TORONTO (Reuters) - The Canadian dollar fell more than half a cent against the U.S. dollar on Tuesday as commodity prices weakened, leading to Toronto stocks taking a drubbing and a drop in demand for the currency to buy Canadian assets.
Bond prices rose on a safe haven bid as Canadian stocks fell sharply on the commodity slump, causing 30-year government bond yields to touch a record low.
The Canadian unit closed the North American session at C$1.0706 to the U.S. dollar, or 93.41 U.S. cents, down from C$1.0647 to the U.S. dollar, or 93.92 U.S. cents, at Monday’s close.
Canada is a major exporter of commodities and a recent downturn in the commodity cycle has weighed heavily on its markets.
The price of U.S. crude oil is down almost 30 percent from the record high above $147 a barrel it hit in July, and gold is sitting at a three-week low of $776 an ounce, well off the record high of $1,030.80 an ounce it hit in March.

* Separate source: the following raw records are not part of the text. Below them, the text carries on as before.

--- src/rtl/cyl_conv_pkg.sv ---
// Shared definitions for the cylindrical-converter arbiter.
// Holds the sequencer state enum, the default operand/result widths and converter latency,
// and a width helper for indices and counters.
package cyl_conv_pkg;

  localparam int unsigned X_W      = 4;
  localparam int unsigned Y_W      = 3;
  localparam int unsigned R_W      = 4;
  localparam int unsigned CONV_LAT = 1;

  typedef enum logic [1:0] {
    StIdle  = 2'd0,
    StIssue = 2'd1,
    StWait  = 2'd2,
    StResp  = 2'd3
  } state_e;

  // Index width for n items; never below one bit so ports stay legal for n <= 2.
  function automatic int unsigned id_width(input int unsigned n);
    return (n <= 2) ? 1 : $clog2(n);
  endfunction

endpackage

--- src/rtl/cyl_conv_arbiter_rr_pick.sv ---
// Combinational round-robin picker.
// Ports:
//   valid_i - per-requester request valid
//   ptr_i   - highest-priority index for this pick
//   any_o   - at least one valid request
//   grant_o - one-hot grant (zero when nothing is valid)
//   idx_o   - encoded index of the granted requester
module cyl_conv_arbiter_rr_pick
  import cyl_conv_pkg::*;
#(
  parameter int unsigned NREQ = 4,
  localparam int unsigned IdW = id_width(NREQ)
) (
  input  logic [NREQ-1:0] valid_i,
  input  logic [IdW-1:0]  ptr_i,
  output logic            any_o,
  output logic [NREQ-1:0] grant_o,
  output logic [IdW-1:0]  idx_o
);

  int unsigned j;

  // Scan offsets from farthest to nearest so the nearest valid index at or after ptr_i wins.
  always_comb begin
    grant_o = '0;
    idx_o   = '0;
    j       = 0;
    for (int unsigned k = 0; k < NREQ; k++) begin
      j = (32'(ptr_i) + (NREQ - 1 - k)) % NREQ;
      if (valid_i[j]) begin
        grant_o    = '0;
        grant_o[j] = 1'b1;
        idx_o      = IdW'(j);
      end
    end
    any_o = |valid_i;
  end

endmodule

--- src/rtl/cyl_conv_arbiter.sv ---
// Round-robin arbiter/sequencer sharing one registered Cartesian-to-cylindrical converter.
// Accepts one (x, y) request at a time, pulses conv_ena once, waits CONV_LAT cycles,
// captures r/theta and returns them with the requester id on a valid/ready channel.
// Ports:
//   clk, rst                     - clock, synchronous active-high reset
//   req_valid/req_x/req_y        - packed requester inputs
//   req_ready                    - one-hot accept, only ever high in IDLE
//   conv_ena/conv_x/conv_y       - converter enable pulse and held operands
//   conv_r/conv_theta            - converter results
//   rsp_valid/rsp_ready          - response handshake
//   rsp_id/rsp_r/rsp_theta       - response payload
//   busy                         - high whenever not IDLE
module cyl_conv_arbiter
  import cyl_conv_pkg::*;
#(
  parameter int unsigned NREQ     = 4,
  parameter int unsigned X_W      = cyl_conv_pkg::X_W,
  parameter int unsigned Y_W      = cyl_conv_pkg::Y_W,
  parameter int unsigned R_W      = cyl_conv_pkg::R_W,
  parameter int unsigned CONV_LAT = cyl_conv_pkg::CONV_LAT,
  localparam int unsigned IdW     = id_width(NREQ)
) (
  input  logic              clk,
  input  logic              rst,
  input  logic [NREQ-1:0]     req_valid,
  input  logic [NREQ*X_W-1:0] req_x,
  input  logic [NREQ*Y_W-1:0] req_y,
  output logic [NREQ-1:0]     req_ready,
  output logic              conv_ena,
  output logic [X_W-1:0]    conv_x,
  output logic [Y_W-1:0]    conv_y,
  input  logic [R_W-1:0]    conv_r,
  input  logic [R_W-1:0]    conv_theta,
  output logic              rsp_valid,
  input  logic              rsp_ready,
  output logic [IdW-1:0]    rsp_id,
  output logic [R_W-1:0]    rsp_r,
  output logic [R_W-1:0]    rsp_theta,
  output logic              busy
);

  localparam int unsigned CntW = id_width(CONV_LAT);

  state_e          state_q, state_d;
  logic [IdW-1:0]  ptr_q, ptr_d;
  logic [CntW-1:0] cnt_q, cnt_d;
  logic [X_W-1:0]  x_q, x_d;
  logic [Y_W-1:0]  y_q, y_d;
  logic [IdW-1:0]  id_q, id_d;
  logic [R_W-1:0]  r_q, r_d;
  logic [R_W-1:0]  th_q, th_d;

  logic            pick_any;
  logic [NREQ-1:0] pick_grant;
  logic [IdW-1:0]  pick_idx;

  cyl_conv_arbiter_rr_pick #(
    .NREQ (NREQ)
  ) u_rr_pick (
    .valid_i (req_valid),
    .ptr_i   (ptr_q),
    .any_o   (pick_any),
    .grant_o (pick_grant),
    .idx_o   (pick_idx)
  );

  always_comb begin
    state_d   = state_q;
    ptr_d     = ptr_q;
    cnt_d     = cnt_q;
    x_d       = x_q;
    y_d       = y_q;
    id_d      = id_q;
    r_d       = r_q;
    th_d      = th_q;
    req_ready = '0;
    unique case (state_q)
      StIdle: begin
        if (pick_any) begin
          // Gate with rst so no transfer is signalled while reset is being applied.
          if (!rst) req_ready = pick_grant;
          x_d     = req_x[pick_idx*X_W +: X_W];
          y_d     = req_y[pick_idx*Y_W +: Y_W];
          id_d    = pick_idx;
          ptr_d   = (32'(pick_idx) == NREQ - 1) ? '0 : pick_idx + 1'b1;
          state_d = StIssue;
        end
      end
      StIssue: begin
        cnt_d   = '0;
        state_d = StWait;
      end
      StWait: begin
        if (32'(cnt_q) == CONV_LAT - 1) begin
          r_d     = conv_r;
          th_d    = conv_theta;
          state_d = StResp;
        end else begin
          cnt_d = cnt_q + 1'b1;
        end
      end
      StResp: begin
        if (rsp_ready) state_d = StIdle;
      end
      default: state_d = StIdle;
    endcase
  end

  always_ff @(posedge clk) begin
    if (rst) begin
      state_q <= StIdle;
      ptr_q   <= '0;
      cnt_q   <= '0;
      x_q     <= '0;
      y_q     <= '0;
      id_q    <= '0;
      r_q     <= '0;
      th_q    <= '0;
    end else begin
      state_q <= state_d;
      ptr_q   <= ptr_d;
      cnt_q   <= cnt_d;
      x_q     <= x_d;
      y_q     <= y_d;
      id_q    <= id_d;
      r_q     <= r_d;
      th_q    <= th_d;
    end
  end

  assign conv_ena  = (state_q == StIssue);
  assign rsp_valid = (state_q == StResp);
  assign busy      = (state_q != StIdle);
  assign conv_x    = x_q;
  assign conv_y    = y_q;
  assign rsp_id    = id_q;
  assign rsp_r     = r_q;
  assign rsp_theta = th_q;

endmodule

--- config.mk ---
export PLATFORM = sky130hd
export DESIGN_NAME = cyl_conv_arbiter
export DESIGN_NICKNAME = d
export VERILOG_FILES = /design/src/rtl/cyl_conv_pkg.sv /design/src/rtl/cyl_conv_arbiter_rr_pick.sv /design/src/rtl/cyl_conv_arbiter.sv
export SDC_FILE = /design/constraint.sdc
export NUM_CORES = 1
export LEC_CHECK = 0
export ABC_AREA = 1
export CAP_MARGIN = 10
export CORE_ASPECT_RATIO = 2
export CORE_MARGIN = 2
export CORE_UTILIZATION = 43
export DETAILED_ROUTE_END_ITERATION = 6
export PLACE_DENSITY_LB_ADDON = 0.12
export SYNTH_ARGS = -nofsm -noshare
export SYNTH_HDL_FRONTEND = slang
export SYNTH_SLANG_ARGS = --single-unit
--- constraint.sdc ---
create_clock -name clk -period 3.6 [get_ports clk]
set_clock_uncertainty 0.2 [all_clocks]
set_input_delay 1.08 -clock clk [delete_from_list [all_inputs] [get_ports clk]]
set_output_delay 1.08 -clock clk [all_outputs]
set_load 0.05 [all_outputs]
==> metrics.md <==
| Metric | Value |
|---|---|
| Status | `finished clean` |
| Seq/Total Area, Yosys | `26.2%` |
| Vias per cell | `4.88` |
| DRT Pass-1 Iters | `4` |
| Clock Pin Slew Worst Setup and Hold Paths | `about 0.07 ns` |
| Synthesis Warnings | `0` |
| Max Cap Violations | `0` |
| Die area | `~0.0043 mm2` |
| Worst setup path class | `in -> out` |
| Share of layout cells above drive strength 1 | `27.4%` |
| ANT nets after route | `0` |
| Initial Utilization | `44.5%` |
| WP data arrival | `roughly 2.3 ns` |
| Finished Core Util | `about 77%` |
| Die Y | `between 90 and 100 um` |
| Routed WL | `~5.1 mm` |
| CTS tree | `yes` |
| Initial antenna violation count | `0` |
| Final Cycle Share | `98.2%` |
| Worst Tran Pin Value | `0.533 ns` |
| HP Class | `reg -> reg` |
| Vias in the first global route | `1907` |
| Final Hold Violating Endpoints | `0` |
| Setup WS pre-CTS | `-0.368 ns` |
| Mean Syn Cell Area | `about 6.3 um2` |
| Max clock buf depth | `2` |
| Total power draw | `~0.0027 W` |
| Slowest stage cell on the critical path | `clkdlybuf4s50_1` |
| PortBufs | `66` |
| GR Overflow Total | `0` |
| Detailed-route via count | `1953` |
| GP Congestion | `0.822` |
| Die width | `47.2 um` |
| Syn Nets | `around 310` |
| Core area | `around 0.0036 mm2` |
| DPL Wire Length | `3.79 mm` |
| Primary FF master, synth | `dfxtp_1` |
| Sw Share | `~54%` |
| Worst path bufs/invs | `3` |
| Post-CTS Hold Buffers | `0` |
| DR WL/cell | `12.7 um` |
| Post-Synth Simple-Gate Area | `42.3%` |
| Asr flop ratio synth | `0%` |
| CTS root buf | `clkbuf_8` |
| Syn-to-layout area delta | `73.6%` |
| Final Max Tran Viols | `0` |
| H-tree Lvls | `1` |
| Total leakage power | `1.35 nW` |
| CTS Sinks | `21` |
| Drt drc | `0` |
| Crit path largest cell delay | `0.41 ns` |
| Compound-cell area share of the yosys netlist | `under 10%` |
| Global-route wire length before repair | `8.06 mm` |
| Tot GR Track Use | `roughly a quarter` |
| Ant. Diodes | `0` |
| Cell family with most CP delay | `buffers and inverters` |
| Boundary pin count | `67` |
| Mux share of post-synthesis cell area | `0%` |
| Largest net degree at the start of global routing | `16` |
| PD cells | `~1000 mW/mm2` |
| # nets final | `407` |
| Largest family of logic cells by synthesized area | `simple AND/OR/NAND/NOR gates` |
| Synth Area in Adders | `9.36%` |
| Iteration-0 DRC Markers | `7` |
| Relative slew margins | `64.4%` |
| Final worst slack | `approximately 0.063 ns` |
| Comb pwr share | `80.4%` |
| Crit path time final | `3.54 ns` |
| Fmax achieved | `283 MHz` |
| Post-Synth XOR/XNOR Area | `0%` |
| Worst vdd ir | `0.614 mV` |
| Rows | `31` |
| Worst EP required | `about 2.3 ns` |
| Post-Syn Instances | `256` |
| Synth cell types | `26` |
| Sequential Power Share | `14.1%` |
| Crit path capture type | `primary output` |
| Yosys reg bits | `21` |
| EDFF count, synth | `0` |
| Clock network power share | `5.6%` |
| Synth Cell Area | `around 0.0016 mm2` |
| Skew-Pair Late Insertion Delay | `0.26 ns` |
| Design internal power | `0.00127 W` |
| Total CTS buffers | `3` |
| Critical path, cell by cell | `clkdlybuf4s50_1 -> inv_1 -> nand2_1 -> nor3_2 -> clkbuf_16` |
| Setup crit start kind | `input port` |
| Switch Pwr | `0.00147 W` |
| Final setup viols | `0` |
| Worst-path maximum fanout | `5` |
-- kinds of logic after synthesis --
group	after synthesis
AOI/OAI and AO/OA	28
adders and majority gates	12
buffers and inverters	48
DFF	21
and+or+nand+nor	147
-- repair_timing --
item                                    4_1_cts  5_1_grt
endpoints found under the setup margin        4       14
setup buffers                                 9        0
gates resized for setup                      30       29
pin swaps                                    15       10
-- power groups by stage --
stage                     Clock [W]  Sequential (W)  Combinational, W
after floorplan                   0        0.000635           0.00104
after global placement            0        0.000384           0.00189
after detailed placement          0        0.000386           0.00191
after CTS                  0.000156        0.000382           0.00209
after global routing       0.000162        0.000399           0.00239
final                      0.000153        0.000386           0.00220
-- flip-flops by register name, summed over array words and instances, names as in the netlist --
register and flops:
ptr_q 2, state_q 2, conv_x 4, rsp_r 4, conv_y 3, rsp_theta 4, rsp_id 2
-- through the flow --
step | TNS (ns) | hold WS [ns] | instance area [um2] | std cells
6_report | 0 | 0.276 | 2790 | 400
5_1_grt | -0.0418 | 0.294 | 2790 | 400
4_1_cts | 0 | 0.278 | 2690 | 400
3_5_place_dp | -1.27 | 0.264 | 2520 | 387
3_3_place_gp | -1.18 | 0.262 | 2520 | 387
2_1_floorplan | -0.0688 | 0.290 | 1630 | 256
-- path summary, 6_finish.rpt --
kind | end | cells past startpoint | start | slack (ns)
hold / removal | rsp_id[1] | 2 | rsp_id[1] | 0.28
setup / recovery | req_ready[1] | 5 | rst | 0.06
setup reg to reg | conv_y[2] | 23 | ptr_q[1] | 0.28
hold reg to reg | rsp_id[1] | 2 | rsp_id[1] | 0.28
-- layout by cell type (no fill, tap or decap), types with 3 or more instances in the layout --
cell type        count
nor2_1              37
a21oi_2              4
clkbuf_8             3
buf_6                5
inv_1               31
nand2_2             14
nand3b_1             5
ha_1                12
nor2_2               3
nand3_1             22
o21ai_0              9
inv_4                5
inv_2                4
nand3_2              6
a21oi_1              6
clkdlybuf4s50_1     58
nand2_4              5
buf_4               31
buf_12               3
dfxtp_1             20
nand2_1             46
-- cell type report --
type                            instances  area, um2
Multi-Input combinational cell        187       1130
Timing Repair Buffer                   98        955
Fill cell                             274        822
Sequential cell                        21        424
Inverter                               41        171
Tap cell                               49       61.3
Clock buffer                            3       41.3
Clock inverter                          1       5.00
-- per-layer routing --
metal | track usage (%) | part of all wire (%)
met1 | 24.7 | 35
met2 | 47.1 | 58
met3 | 3.80 | 4.2
met5 | 0 | 0
met4 | 9.49 | 3.0
-- cell usage after synthesis (4+ instances only) --
library cell / instances / area [um2]
nand2_2: 8 / 50.1
a21oi_1: 11 / 55.1
inv_2: 5 / 18.8
inv_1: 36 / 135
nor2_1: 38 / 143
dfxtp_1: 21 / 420
nand3_2: 4 / 40.0
nand3b_1: 5 / 37.5
o21ai_0: 9 / 45.0
ha_1: 12 / 150
nand2_1: 56 / 210
clkbuf_1: 4 / 15.0
nand3_1: 26 / 130
nor3_1: 4 / 20.0
-- worst reg2reg max path: cells and delay by family (launching register included) --
family / cells / cell delay, ns
flops: 1 / 0.41
compound gates: 1 / 0.13
buf+inv: 12 / 1.39
fa+ha+maj: 1 / 0.35
simple gates: 9 / 0.76
Note: power is estimated with default switching activity, not from simulation.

The Toronto Stock Exchange closed the session down 487.88 points, led by a 6.5 percent fall in the energy sector and a 8.2 percent fall in the materials sector.
The TSX has fallen 20 percent from the record high reached in June, and that is hurting Canada’s currency, said Shane Enright, currency strategist at CIBC World Markets.

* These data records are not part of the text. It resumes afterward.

**src/rtl/reg_file_mp.sv**
```systemverilog
// reg_file_mp: parametrised multi-port register file for the datapath.
// Decode reads it and writeback writes it.
//
// Ports:
//   clk          clock; all state updates happen on the rising edge
//   rst          synchronous active-high reset; clears storage, registered
//                read data, rd_valid and wr_collision
//   rd_en        per-port read request            [NUM_RD]
//   rd_addr      packed read addresses            [NUM_RD*WIDTH_ADDR]
//   rd_data      packed read data                 [NUM_RD*WIDTH_DATA]
//   rd_valid     per-port read data valid         [NUM_RD]
//   wr_en        per-port write enable            [NUM_WR]
//   wr_addr      packed write addresses           [NUM_WR*WIDTH_ADDR]
//   wr_data      packed write data                [NUM_WR*WIDTH_DATA]
//   wr_collision registered pulse; two or more kept writes hit one address
//                in the previous cycle
//
// Read handshake: there is no back-pressure. A read port issues rd_en, and
// rd_valid marks the cycle in which rd_data holds the answer. That cycle is
// the same cycle when RD_REG=0 and the next cycle when RD_REG=1. Write ports
// are fire-and-forget; wr_en commits the write on the next rising edge.
module reg_file_mp #(
  parameter int WIDTH_ADDR = 5,
  parameter int WIDTH_DATA = 32,
  parameter int NUM_RD     = 2,
  parameter int NUM_WR     = 1,
  parameter int ZERO_REG   = 1,
  parameter int BYPASS     = 1,
  parameter int RD_REG     = 0
) (
  input  logic                         clk,
  input  logic                         rst,
  input  logic [NUM_RD-1:0]            rd_en,
  input  logic [NUM_RD*WIDTH_ADDR-1:0] rd_addr,
  output logic [NUM_RD*WIDTH_DATA-1:0] rd_data,
  output logic [NUM_RD-1:0]            rd_valid,
  input  logic [NUM_WR-1:0]            wr_en,
  input  logic [NUM_WR*WIDTH_ADDR-1:0] wr_addr,
  input  logic [NUM_WR*WIDTH_DATA-1:0] wr_data,
  output logic                         wr_collision
);

  localparam int DEPTH = 2 ** WIDTH_ADDR;

  logic [WIDTH_DATA-1:0] mem [DEPTH];
  logic [NUM_WR-1:0]     wr_keep;
  logic                  coll_next;
  logic [WIDTH_DATA-1:0] rd_eff [NUM_RD];

  // A write survives unless it targets the hardwired zero entry.
  always_comb begin
    wr_keep = '0;
    for (int j = 0; j < NUM_WR; j++) begin
      wr_keep[j] = wr_en[j] &&
                   !((ZERO_REG != 0) && (wr_addr[j*WIDTH_ADDR +: WIDTH_ADDR] == '0));
    end
  end

  // Storage. Ports are applied in ascending order, so when several ports hit
  // the same entry the last assignment (highest index) wins.
  always_ff @(posedge clk) begin
    if (rst) begin
      for (int e = 0; e < DEPTH; e++) begin
        mem[e] <= '0;
      end
    end else begin
      for (int j = 0; j < NUM_WR; j++) begin
        if (wr_keep[j]) begin
          mem[wr_addr[j*WIDTH_ADDR +: WIDTH_ADDR]] <= wr_data[j*WIDTH_DATA +: WIDTH_DATA];
        end
      end
    end
  end

  // Collision: any pair of kept writes sharing an address. Dropped zero-entry
  // writes are already excluded by wr_keep.
  always_comb begin
    coll_next = 1'b0;
    for (int j = 0; j < NUM_WR; j++) begin
      for (int k = j + 1; k < NUM_WR; k++) begin
        if (wr_keep[j] && wr_keep[k] &&
            (wr_addr[j*WIDTH_ADDR +: WIDTH_ADDR] == wr_addr[k*WIDTH_ADDR +: WIDTH_ADDR])) begin
          coll_next = 1'b1;
        end
      end
    end
  end

  always_ff @(posedge clk) begin
    if (rst) begin
      wr_collision <= 1'b0;
    end else begin
      wr_collision <= coll_next;
    end
  end

  // Effective read value. Bypass uses the same ascending scan as the write,
  // so the forwarded data matches what the entry will hold after the edge.
  // During reset the pending writes are discarded, so nothing is forwarded.
  always_comb begin
    for (int i = 0; i < NUM_RD; i++) begin
      rd_eff[i] = mem[rd_addr[i*WIDTH_ADDR +: WIDTH_ADDR]];
      if ((BYPASS != 0) && !rst) begin
        for (int j = 0; j < NUM_WR; j++) begin
          if (wr_keep[j] &&
              (wr_addr[j*WIDTH_ADDR +: WIDTH_ADDR] == rd_addr[i*WIDTH_ADDR +: WIDTH_ADDR])) begin
            rd_eff[i] = wr_data[j*WIDTH_DATA +: WIDTH_DATA];
          end
        end
      end
      if ((ZERO_REG != 0) && (rd_addr[i*WIDTH_ADDR +: WIDTH_ADDR] == '0)) begin
        rd_eff[i] = '0;
      end
    end
  end

  generate
    if (RD_REG != 0) begin : g_rd_reg
      // Registered read. rd_data holds its value on ports that are not
      // reading, so a consumer may sample it late.
      always_ff @(posedge clk) begin
        if (rst) begin
          rd_data  <= '0;
          rd_valid <= '0;
        end else begin
          rd_valid <= rd_en;
          for (int i = 0; i < NUM_RD; i++) begin
            if (rd_en[i]) begin
              rd_data[i*WIDTH_DATA +: WIDTH_DATA] <= rd_eff[i];
            end
          end
        end
      end
    end else begin : g_rd_comb
      for (genvar i = 0; i < NUM_RD; i++) begin : g_port
        assign rd_data[i*WIDTH_DATA +: WIDTH_DATA] = rd_eff[i];
      end
      assign rd_valid = rd_en & {NUM_RD{~rst}};
    end
  endgenerate

endmodule

```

“We have seen some interest from some of the real money players to switch out of the Canadian asset market and into the U.S. asset market and that’s been reflected in the TSX and I think it’s been reflected in the lagged Canadian dollar performance,” he said.

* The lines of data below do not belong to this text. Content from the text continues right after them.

<file path="config.mk">
export PLATFORM = sky130hd
export DESIGN_NAME = conv_pe_scheduler
export DESIGN_NICKNAME = d
export VERILOG_FILES = /design/src/rtl/conv_pkg.sv /design/src/rtl/conv_addr_gen.sv /design/src/rtl/conv_pe_scheduler.sv
export SDC_FILE = /design/constraint.sdc
export NUM_CORES = 1
export LEC_CHECK = 0
export CAP_MARGIN = 25
export CORE_ASPECT_RATIO = 1.4
export CORE_MARGIN = 4
export CORE_UTILIZATION = 44
export CTS_CLUSTER_DIAMETER = 50
export DETAILED_ROUTE_END_ITERATION = 7
export HOLD_SLACK_MARGIN = 0.05
export PLACE_DENSITY = 0.78
export SLEW_MARGIN = 20
export SYNTH_ARGS = -nofsm -noshare
export SYNTH_HDL_FRONTEND = slang
export SYNTH_SLANG_ARGS = --single-unit
export TNS_END_PERCENT = 5
</file>
<file path="constraint.sdc">
create_clock -name clk -period 3.3 [get_ports clk]
set_clock_uncertainty 0.15 [all_clocks]
set_input_delay 0.66 -clock clk [delete_from_list [all_inputs] [get_ports clk]]
set_output_delay 0.66 -clock clk [all_outputs]
set_load 0.01 [all_outputs]
</file>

Canadian bond prices rose in a safe haven bid as investors sought more secure assets amid the market turmoil.
“Equities are down across the board, you’ve got credit worries across the board and financial system worries, so that’s driving everything,” said Mark Chandler, fixed income strategist at RBC Capital Markets.
Bonds had started the session lower as some stronger-than-expected Canadian housing data gave more reason to believe that the Bank of Canada would not need to cut interest rates any time soon to spur economic growth.
Canadian Mortgage and Housing Corp said housing starts rose 13 percent in August to a seasonally adjusted annualized rate of 211,000 units from 186,500 units in July.
The two-year bond rose 8 Canadian cents to C$100.10 to yield 2.703 percent, while the 10-year rose 18 Canadian cents to C$106.50 to yield 3.456 percent.
The yield spread between the two-year and 10-year bond was 76.8 basis points, up from 73.3 basis points at the previous close.
The 30-year bond gained 21 Canadian cents to C$118.21 for a yield of 3.935 percent, a record low. In the United States, the 30-year Treasury yielded 4.178 percent.
The three-month when-issued T-bill yielded 2.42 percent, unchanged from the previous close.